December 6, 2007 11:16 AM   Subscribe

I'm looking for a record player for my parents for Christmas, the highest quality within a budget of $400-$500. This has been addressed in the past, but that was a year ago, and my budget is greater. Can any audiophiles give me recommendations on equipment?

My parents have a 20-30 year old record player and speakers set up in their house, but some years ago, the record player stopped functioning (smoke comes out whenever they try to use it). The speakers should be still in solid working order, though I'm not certain whether or not they have a pre-amplifier (a term I discovered while reading previous threads). Since I don't have the equipment here in front of me to look at, I'm uncertain as to whether or not the turntable could have a pre-amplifier built into it. I have no problem buying one of these as well, but I could also use the help figuring out what I'm looking for in that respect, or any other equipment I'll need.

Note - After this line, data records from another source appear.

--- src/rtl/tts_pkg.sv ---
// Shared types and constants for the tridiagonal solver.
package tts_pkg;

    localparam int MAX_UNKNOWNS = 64;
    localparam int IDX_W        = $clog2(MAX_UNKNOWNS);

    localparam logic signed [31:0] Q_MAX = 32'sh7FFF_FFFF;
    localparam logic signed [31:0] Q_MIN = 32'sh8000_0000;

    typedef enum logic [3:0] {
        S_IDLE,
        S_MUL_C,
        S_MUL_D,
        S_DIV_D,
        S_DIV_C,
        S_BS_RD,
        S_BS_WAIT_RD,
        S_BS_MUL,
        S_BS_OUT,
        S_BS_WAIT
    } t_state;

    typedef enum logic [2:0] {
        D_IDLE,
        D_CHK,
        D_RUN,
        D_FIN,
        D_DONE
    } t_div_state;

endpackage

--- src/rtl/tts_divider.sv ---
// Serial restoring divider: Q32.32 / Q32.32 -> saturated Q16.16, one quotient bit a cycle.
module tts_divider (
    input  logic               i_clk,
    input  logic               i_rst_n,
    input  logic               i_start,
    input  logic signed [63:0] i_num,
    input  logic signed [63:0] i_den,
    output logic               o_done,
    output logic               o_zero,
    output logic signed [31:0] o_quot
);

    tts_pkg::t_div_state r_st, n_st;

    logic        r_neg, r_nsign, r_nz, r_zero;
    logic [63:0] r_un, r_ud, r_rem;
    logic [31:0] r_low, r_q;
    logic [4:0]  r_cnt;
    logic signed [31:0] r_quot;

    logic [64:0] w_trial;
    logic        w_ge;
    logic        w_load;

    assign w_trial = {r_rem, r_low[31]};
    assign w_ge    = (w_trial >= {1'b0, r_ud});
    assign w_load  = i_start && ((r_st == tts_pkg::D_IDLE) || (r_st == tts_pkg::D_DONE));

    always_ff @(posedge i_clk) begin
        if (!i_rst_n) r_st <= tts_pkg::D_IDLE;
        else          r_st <= n_st;
    end

    always_comb begin
        n_st = r_st;
        case (r_st)
            tts_pkg::D_IDLE: if (w_load) n_st = tts_pkg::D_CHK;
            tts_pkg::D_CHK: begin
                if (r_zero || ({16'b0, r_un} >= {r_ud, 16'b0})) n_st = tts_pkg::D_DONE;
                else n_st = tts_pkg::D_RUN;
            end
            tts_pkg::D_RUN:  if (r_cnt == 5'd31) n_st = tts_pkg::D_FIN;
            tts_pkg::D_FIN:  n_st = tts_pkg::D_DONE;
            tts_pkg::D_DONE: n_st = w_load ? tts_pkg::D_CHK : tts_pkg::D_IDLE;
            default:         n_st = tts_pkg::D_IDLE;
        endcase
    end

    always_ff @(posedge i_clk) begin
        if (w_load) begin
            r_neg   <= i_num[63] ^ i_den[63];
            r_nsign <= i_num[63];
            r_nz    <= (i_num != 64'sd0);
            r_zero  <= (i_den == 64'sd0);
            r_un    <= i_num[63] ? 64'(-i_num) : i_num;
            r_ud    <= i_den[63] ? 64'(-i_den) : i_den;
        end
        case (r_st)
            tts_pkg::D_CHK: begin
                r_rem <= {16'b0, r_un[63:16]};
                r_low <= {r_un[15:0], 16'b0};
                r_q   <= '0;
                r_cnt <= '0;
                if (r_zero)
                    r_quot <= !r_nz ? 32'sd0 : (r_nsign ? tts_pkg::Q_MIN : tts_pkg::Q_MAX);
                else
                    r_quot <= r_neg ? tts_pkg::Q_MIN : tts_pkg::Q_MAX;
            end
            tts_pkg::D_RUN: begin
                r_rem <= w_ge ? 64'(w_trial - {1'b0, r_ud}) : w_trial[63:0];
                r_low <= {r_low[30:0], 1'b0};
                r_q   <= {r_q[30:0], w_ge};
                r_cnt <= r_cnt + 5'd1;
            end
            tts_pkg::D_FIN: begin
                if (r_neg)
                    r_quot <= (r_q > 32'h8000_0000) ? tts_pkg::Q_MIN : 32'(-r_q);
                else
                    r_quot <= (r_q > 32'h7FFF_FFFF) ? tts_pkg::Q_MAX : r_q;
            end
            default: ;
        endcase
    end

    assign o_done = (r_st == tts_pkg::D_DONE);
    assign o_zero = r_zero;
    assign o_quot = r_quot;

endmodule

--- config.mk ---
export PLATFORM = sky130hd
export DESIGN_NAME = tts_divider
export DESIGN_NICKNAME = d
export VERILOG_FILES = /design/src/rtl/tts_pkg.sv /design/src/rtl/tts_divider.sv
export SDC_FILE = /design/constraint.sdc
export NUM_CORES = 1
export LEC_CHECK = 0
export ABC_AREA = 1
export BUFFER_PORTS_ARGS = -buffer_cell sky130_fd_sc_hd__buf_2
export CORE_ASPECT_RATIO = 0.9
export CORE_MARGIN = 2
export CORE_UTILIZATION = 30
export CTS_BUF_LIST = sky130_fd_sc_hd__clkbuf_8
export CTS_CLUSTER_DIAMETER = 50
export DETAILED_ROUTE_END_ITERATION = 6
export GPL_ROUTABILITY_DRIVEN = 0
export GPL_TIMING_DRIVEN = 0
export PLACE_DENSITY = 0.42
export SYNTH_ARGS = -nofsm -noshare
export SYNTH_HDL_FRONTEND = slang
export SYNTH_SLANG_ARGS = --single-unit
--- constraint.sdc ---
create_clock -name i_clk -period 28.2 [get_ports i_clk]
set_input_delay 0 -clock i_clk [delete_from_list [all_inputs] [get_ports i_clk]]
set_output_delay 0 -clock i_clk [all_outputs]
set_load 0.05 [all_outputs]
==> impl_metrics.csv, run 1 <==
group,metric,value,unit
power_and_ir_drop,worst_ir_drop_vdd,0.0290,mV
floorplan,placement_rows,97,
sta,achievable-frequency,0.280,GHz
sta,slew_violations,0,
synthesis,share_of_the_synthesized_area_in_compound_gates_ao_oa_aoi_oai,6.05,%
job,max-cap-violations,0,
sta,skew,0.0301,ns
min_path,hold-path-endpoint,"r_ud[0]$_DFFE_PP_",
power_and_ir_drop,power.share.clock,23.4,%
sta,finalHoldViolCount,0,
floorplan,die_h,270,um
sta,period_needed,3.57,ns
critical_path,worst-r2r-setup-slack,24.63,ns
synthesis,yosys-top-cells-area,"edfxtp_1 36%, nand2_1 17%, inv_1 10%",
sta,timing.final.crit_share,12.7,%
sta,setup_viol,0,
synthesis,synthesis.area_per_instance,6.82,um^2
critical_path,slowest_stage,"clkbuf_1",
detailed_routing,maxUsedRoutingLayer,"met4",
power_and_ir_drop,internal_power,0.983,mW
floorplan,boundaryPins,165,
floorplan,dieArea,0.0810,mm^2
synthesis,synth_xor_area_share,6.38,%
layout,multi_input_comb_area,0.0124,mm^2
synthesis,cell_area_after_synthesis,0.0236,mm^2
global_routing,grt_antenna_before_repair,2,
critical_path,crit_arrival,4.08,ns
detailed_routing,drc_errors,0,
cts,cts-root-buf,"clkbuf_8",
cts,max-clock-path-buffers,3,
synthesis,seq_area_frac_synth,36.0,%
placed_design,worst_slack_at_placement,24.44,ns
layout,nFillCells,8594,
placed_design,io_buffers,163,
detailed_routing,drt_iter0_drc,1722,
synthesis,yosys_register_bits,284,
layout,mostFrequentLayoutCells,"1071 x nand2_1, 652 x inv_1, 374 x nor2_1, 281 x edfxtp_1, 256 x nand3_1",
detailed_routing,drt-pass1-iter-count,7,
layout,layout.cells.most_common,"nand2_1",
sta,timing.slew.headroom,17.9,%
global_routing,globalRouteOverflowTotal,0,
cts,post-cts-setup-buffer-count,0,
sta,totalNegativeSetupSlack,0,ns
layout,post_route_cells_drive_above_1_share,7.21,%
min_path,worstHoldStart,"i_den[0]",
cts,clock_insertion_delay_worst_skew,0.66,ns
global_routing,grt_max_degree,35,
synthesis,adder_and_majority_cell_fraction_of_the_synthesized_area,6.28,%
cts,cts_made_buffers,55,
detailed_routing,m1WireLength,43.2,mm
floorplan,floorplan.die.width,300,um
global_routing,first_pass_grt_wire_length,134,mm
synthesis,async_reset_ff_share,0,%
critical_path,critPathMaxStageDelay,0.94,ns
critical_path,worst_r2r_endpoint,"r_rem[43]$_DFFE_PP_",
detailed_routing,vias_per_cell,4.65,
floorplan,initial_core_util,30.3,%
detailed_routing,wl_met2,40.0,mm
critical_path,critical_path.most_common_cell,"nand2_1",
synthesis,synth.lib_cells_used.distinct,43,
cts,clk_pin_slew_worst_paths,0.06,ns
detailed_routing,final_antenna_net_count,0,
sta,setup_ws,24.63,ns
power_and_ir_drop,total_leakage_power,13.8,nW
synthesis,synth_mux_area_share,0,%
cts,sink_count_of_the_clock_tree,284,
synthesis,synth.net_count,3711,
placed_design,dp_hpwl,74.2,mm
power_and_ir_drop,power_density,58.5,mW/mm^2
synthesis,synth_cells,3462,
critical_path,cp-start-kind,"flop",
critical_path,crit_type,"flop to flop",
layout,seqCellArea,0.00850,mm^2
global_routing,grt_util_all_layers,21.7,%
layout,synthToLayoutAreaGrowth,21.9,%
synthesis,post_synth_and_or_nand_nor_area_fraction,33.8,%
synthesis,synth-warning-count,0,
critical_path,cp_data_required_time,28.71,ns
synthesis,yosysTopAreaCellShare,35.7,%
detailed_routing,detail_route.wirelength,88.9,mm
detailed_routing,drt-wirelength-per-cell,18.0,um
detailed_routing,dr_wl_met3,3.70,mm
cts,h-tree-depth,2,
synthesis,yosysTopAreaCell,"edfxtp_1",
sta,rsz0062_at_grt,"no",
outcome,status,"finished, final reports clean",
min_path,timing.hold.worst.class,"primary input to flop",
sta,tightest_slew,1.23,ns
detailed_routing,detailroute.via_count,23038,
critical_path,setup.worst_path.end_class,"flop",
critical_path,crit_fanout,10,
power_and_ir_drop,p_switching,0.701,mW
synthesis,ys.flop_type,"edfxtp_1",
cts,cts_tree,"built",
power_and_ir_drop,power.switching_fraction,41.6,%
synthesis,count_of_flip_flops_with_a_built_in_enable_after_synthesis,281,
critical_path,r2r.worst_path.cells,7,
synthesis,combinational_family_with_the_most_area_after_synthesis,"simple AND/OR/NAND/NOR gates",
global_routing,grt_pass1_vias,22184,
critical_path,cells_traversed_along_the_worst_timing_path,"nor2_1 > nand2_1 > inv_1 > clkbuf_1 > buf_1 > nand3_1 > nand2_1",
floorplan,core,0.0779,mm^2
min_path,hold_path_depth,2,
critical_path,crit-reg2reg-launch,"r_st[2]$_SDFFE_PN0P_",
layout,post_layout_nets,4118,
power_and_ir_drop,power.share.sequential,34.9,%
power_and_ir_drop,power.combinational.fraction,41.7,%
## per-layer routing
metal / up-vias / global-route usage [%]
li1: 11833 / -
met1: 10532 / 30.9
met2: 573 / 35.2
met3: 100 / 1.96
met4: 0 / 5.58
met5: - / 0
## logic make-up after synthesis
family / Yosys count
AO/OA/AOI/OAI: 271
XOR/XNOR: 172
adder cells (fa/ha/maj): 118
buffers and inverters: 709
flip-flops: 284
AND/OR/NAND/NOR: 1908
## critical path: cells and delay by family (launching register included)
kind	cells	cell delay [ns]
buffers and inverters	3	2.11
AND/OR/NAND/NOR	4	0.93
flip-flops	1	0.36
## synthesized netlist by cell type (all sizes together), types with 2 or more instances
cell type	number
nor3	57
o31ai	3
and2	7
nand2	1072
o21bai	6
xor2	122
edfxtp	281
nand3b	25
nand3	258
o21ai	148
nor3b	3
nand4	74
nor4	23
o21a	2
buf	24
xnor2	50
inv	640
a31oi	9
dfxtp	3
nor2	385
o211ai	5
clkbuf	45
or2	2
a21oi	94
ha	117
## timing repair
item | CTS | global route
hold buffers | 178 | 0
setup endpoints to repair | 0 | 0
gates resized for setup | 0 | 0
hold endpoints to repair | 161 | 0
## sequential cells by signal, summed over array words and instances (netlist names)
register and flops:
o_zero 1, r_q 32, r_ud 64, r_neg 1, r_cnt 5, r_un 64, o_quot 32, r_rem 64
r_low 16, r_nz 1, r_nsign 1, r_st 3
## power by group through the flow
stage / combinational [mW] / clock (mW) / sequential (mW)
floorplan: 0.428 / 0 / 0.617
global placement: 0.661 / 0 / 0.626
detailed placement: 0.674 / 0 / 0.597
CTS: 0.699 / 0.410 / 0.589
global route: 0.785 / 0.429 / 0.595
finish: 0.702 / 0.393 / 0.588
## layout make-up
| type | count | share of cell area (%) |
|---|---|---|
| Antenna cell | 1 | 0.00869 |
| Buffer | 69 | 1.06 |
| Clock buffer | 57 | 2.72 |
| Clock inverter | 42 | 0.921 |
| Inverter | 640 | 8.34 |
| Multi-Input combinational cell | 2469 | 43.2 |
| Sequential cell | 284 | 29.5 |
| Tap cell | 1039 | 4.51 |
| Timing Repair Buffer | 350 | 9.72 |
## metrics by stage
stage	cell area, um^2	utilization [%]	hold slack, ns	total power [mW]	instances
final	28800	37.0	0.0846	1.68	4951
after global routing	28800	37.0	0.0871	1.81	4951
after CTS	28800	37.0	0.0490	1.70	4950
after detailed placement	26000	33.3	0.199	1.27	4673
after global placement	25700	33.0	0.197	1.29	4664
after floorplan	23600	-	0.0989	1.05	3462
## how the worst max path moves through the flow
stage,endpoint,startpoint
global route,r_rem[46]$_DFFE_PP_,r_st[2]$_SDFFE_PN0P_
finish,r_rem[43]$_DFFE_PP_,r_st[2]$_SDFFE_PN0P_
detailed placement,r_rem[43]$_DFFE_PP_,r_st[2]$_SDFFE_PN0P_
floorplan,r_cnt[0]$_SDFFCE_PN0P_,r_st[0]$_SDFFE_PN0P_
global placement,r_rem[46]$_DFFE_PP_,r_st[0]$_SDFFE_PN0P_
CTS,r_rem[43]$_DFFE_PP_,r_st[2]$_SDFFE_PN0P_
Note: power is estimated with default switching activity, not from simulation.
==> run 2: changes to the inputs <==
Settings changed: PLACE_DENSITY 0.42 to 0.44.
Clock period 28.2 ns to 3.15 ns, I/O delays scaled along.
==> run 2 against run 1 <==
Cell count increased by 0.30%; critical path depth increased by 8; critical path type unchanged; first-iteration DRC count increased by 0.35%; critical endpoint is now r_rem[9]$_DFFE_PP_; register-to-register slack got worse by 25 ns; sequential power increased to 9.0 times the previous value; worst hold slack improved by 0.016 ns; wire length increased by 0.45%.
==> impl_metrics.csv, run 2 (synthesized netlist as in run 1, its figures left out) <==
group,metric,value,unit
sta,timing.slew.headroom,39.8,%
layout,nFillCells,8500,
layout,finalNonFillerCells,4966,
critical_path,setup.worst_path.end_class,"flop",
cts,clock_insertion_delay_worst_skew,0.65,ns
floorplan,core,0.0779,mm^2
critical_path,worstPathBufferInverterCount,4,
placed_design,instance_area_after_placement,0.0260,mm^2
critical_path,crit_arrival,3.42,ns
critical_path,critPathMaxStageDelay,0.46,ns
detailed_routing,detail_route.wirelength,89.3,mm
detailed_routing,final_antenna_net_count,0,
placed_design,worst_slack_at_placement,-0.544,ns
power_and_ir_drop,power.switching_fraction,40.8,%
global_routing,globalRouteOverflowTotal,0,
outcome,status,"finished, final reports clean",
power_and_ir_drop,power_density,535,mW/mm^2
sta,timing.final.crit_share,96.7,%
power_and_ir_drop,internal_power,9.31,mW
sta,tightest_slew,0.901,ns
placed_design,io_buffers,163,
cts,cts_made_buffers,56,
layout,multi_input_comb_area,0.0128,mm^2
floorplan,placement_rows,97,
critical_path,cp-start-kind,"flop",
power_and_ir_drop,power.share.sequential,33.5,%
layout,mostFrequentLayoutCells,"1066 x nand2_1, 643 x inv_1, 355 x nor2_1, 281 x edfxtp_1, 254 x nand3_1",
power_and_ir_drop,p_switching,6.43,mW
global_routing,grt_max_degree,35,
power_and_ir_drop,power.share.clock,24.7,%
floorplan,die_h,270,um
critical_path,crit_type,"flop to flop",
job,max-cap-violations,0,
critical_path,cells_traversed_along_the_worst_timing_path,"inv_1 > ha_1 > nand2_1 > nor2_1 > nand2_1 > nor2_2 > a21boi_2 > nor2_4 > buf_12 > nand2_4 > buf_12 > buf_6 > nand2_1 > nand3_1 > nand2_1",
sta,setup_viol,0,
power_and_ir_drop,total_leakage_power,13.9,nW
detailed_routing,detailroute.via_count,23321,
sta,rsz0062_at_grt,"yes",
layout,fin_util,37.8,%
sta,finalHoldViolCount,0,
power_and_ir_drop,worst_ir_drop_vdd,0.267,mV
cts,cts-root-buf,"clkbuf_8",
critical_path,cp_data_required_time,3.53,ns
floorplan,floorplan.die.width,300,um
layout,layout.cells.most_common,"nand2_1",
layout,finalInstanceArea,0.0294,mm^2
sta,setup_ws,0.105,ns
sta,totalNegativeSetupSlack,0,ns
placed_design,place.detailed.instances,4673,
cts,clk_pin_slew_worst_paths,0.06,ns
sta,slew_violations,0,
global_routing,grt_antenna_before_repair,4,
layout,synthToLayoutAreaGrowth,24.7,%
floorplan,boundaryPins,165,
global_routing,grt_util_all_layers,21.8,%
min_path,timing.hold.worst.class,"primary input to flop",
detailed_routing,drc_errors,0,
global_routing,grt_pass1_vias,22736,
detailed_routing,vias_per_cell,4.70,
critical_path,crit_fanout,10,
floorplan,initial_core_util,30.3,%
sta,period_needed,3.04,ns
layout,post_route_cells_drive_above_1_share,9.73,%
power_and_ir_drop,power.combinational.fraction,41.8,%
detailed_routing,drt-pass1-iter-count,7,
critical_path,critical_path.most_common_cell,"nand2_1",
layout,seqCellArea,0.00850,mm^2
critical_path,slowest_stage,"ha_1",
global_routing,first_pass_grt_wire_length,135,mm
cts,max-clock-path-buffers,3,
placed_design,dp_hpwl,73.4,mm
floorplan,dieArea,0.0810,mm^2
layout,post_layout_nets,4129,
detailed_routing,drt-wirelength-per-cell,18.0,um
critical_path,critical-path-top-delay-family,"simple AND/OR/NAND/NOR gates",
cts,cts_tree,"built",
sta,skew,0.0276,ns
detailed_routing,drt_iter0_drc,1728,
sta,achievable-frequency,0.328,GHz
cts,sink_count_of_the_clock_tree,284,
layout,reg.largest.list,"r_rem (64), r_ud (64), r_un (64)",
cts,h-tree-depth,2,
[run 2: cell count changes in the layout (fill, tap and decap cells not counted), sizes merged]
cell           before  now
buf               196  207
bufinv              2    5
clkbuf            102  105
inv               659  656
clkinv             17   19
dlygate4sd3       178  176
clkdlybuf4s15       0    1
[run 2: worst register-to-register path, delay by kind of cell (launching register included)]
family | cells | cell delay [ns]
and+or+nand+nor | 9 | 1.14
AOI/OAI and AO/OA | 1 | 0.24
adders and majority gates | 1 | 0.46
buffers and inverters | 4 | 0.60
DFF | 1 | 0.35
[run 2: repair_timing]
action,4_1_cts,5_1_grt
setup endpoints to repair,100,72
endpoints found under the hold margin,145,0
setup buffers,7,6
hold buffers,176,0
gates resized for setup,15,91
pin swaps,1,5
[run 2: power groups by stage]
stage               sequential (mW)  combinational (mW)  clock, mW
floorplan                      5.40                3.84          0
global placement               5.40                5.92          0
detailed placement             5.35                6.04          0
CTS                            5.27                6.30       4.01
global route                   5.34                7.31       4.19
finish                         5.28                6.58       3.89
[run 2: area by class of cell]
type                            instances  area share [%]
Timing Repair Buffer                  361            9.88
Clock inverter                         44            1.11
Inverter                              640            8.16
Tap cell                             1039            4.41
Sequential cell                       284            28.9
Multi-Input combinational cell       2469            43.6
Clock buffer                           60            2.80
Antenna cell                            1         0.00850
Buffer                                 68            1.14
[run 2: path summary, 6_finish.rpt]
check,slack [ns],cells past startpoint,endpoint,from
max,0.11,15,r_rem[9]$_DFFE_PP_,r_ud[52]$_DFFE_PP_
min,0.10,2,r_ud[0]$_DFFE_PP_,i_den[0]
max reg2reg,0.11,15,r_rem[9]$_DFFE_PP_,r_ud[52]$_DFFE_PP_
min reg2reg,0.50,2,r_low[24]$_DFFE_PP_,r_low[23]$_DFFE_PP_
[run 2: layer usage]
metal	global-route usage [%]	up-vias	share of wire (%)
met5	0	-	0
met1	30.6	10759	48
li1	-	11866	-
met4	5.93	0	2.7
met2	35.4	578	45
met3	2.38	118	4.4
[run 2: metrics by stage]
step / hold WS, ns / total power, mW
2_1_floorplan: 0.0989 / 9.25
3_3_place_gp: 0.194 / 11.3
3_5_place_dp: 0.198 / 11.4
4_1_cts: 0.0610 / 15.6
5_1_grt: 0.0668 / 16.8
6_report: 0.101 / 15.7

Thanks for the help and advice!
posted by Braeog to Media & Arts (10 answers total) 8 users marked this as a favorite
You said the speakers are working, but are they good quality? There's no point in having a top of the line record player if low-quality speakers are going to ruin the sound.
posted by burnmp3s at 11:26 AM on December 6, 2007

your requirements are similar to this recent askme
posted by caddis at 11:35 AM on December 6, 2007

Response by poster: Good point.

The speakers are quite good, though old. Of course, this hasn't been checked in a few years to my knowledge because they never bought a stereo system to replace the record player and use with the speakers.

I was working under the assumption that they are still in good shape, though I'll take it into account if it seems likely that the disuse would've been bad for them. (Or try to find some way to do recon if it's debatable.)
posted by Braeog at 1:33 PM on December 6, 2007

Response by poster: Thanks for pointing to the other question, it's got a lot of good info in it. One thing though, the user wants to have a more specified type of turntable than I'm worried about - one that plays 78s. It seems like the direction of the conversation got changed a lot by that. Anything supplemental on more standard record players?
posted by Braeog at 1:43 PM on December 6, 2007

Sometimes old turntables are so much better made than new ones that you could have theirs refurbished for far less than the cost of a new one and end up with better sound. I did this on my dad's Pioneer from the late 70s and I'd never buy a new table now. Depending on what's wrong with their table, how nice it was to begin with (don't bother if it was cheap to begin with and doesn't have high-end features like a removable cartridge, auto return, a timing light, etc.) and if you have access to someone who can do repairs (they're rare), this may be a better option.
If you do buy new, you want all those features I mentioned above.
posted by slow graffiti at 2:01 PM on December 6, 2007


superb quality in every price-range.
posted by Substrata at 2:31 PM on December 6, 2007

Amazon has tons of tables in the sub-$100 range and for a $500 system about $100 for the turntable sounds right. You want one with a belt drive (less rumble), and not one made for DJs (avoid the ones labeled "professional"). This Panasonic looks pretty nice. As for high end features, most truly high end tables do not have auto return or timing lights, although these features are convenient. At best they might have a device which lifts, but does not return, the arm at the end of the record. They don't want any mechanism interfering with perfect tracking. Such tables are a totally different beast than you need and I think those features would be desirable for your table.
posted by caddis at 2:36 PM on December 6, 2007

Seconding Pro-ject, in particular the Debut range. I have a black Debut III / Phono SB which has a built in pre amp.
posted by brautigan at 3:11 PM on December 6, 2007

Here's the deal... you'll be buying something very different if they do or do not have an amplifier or receiver.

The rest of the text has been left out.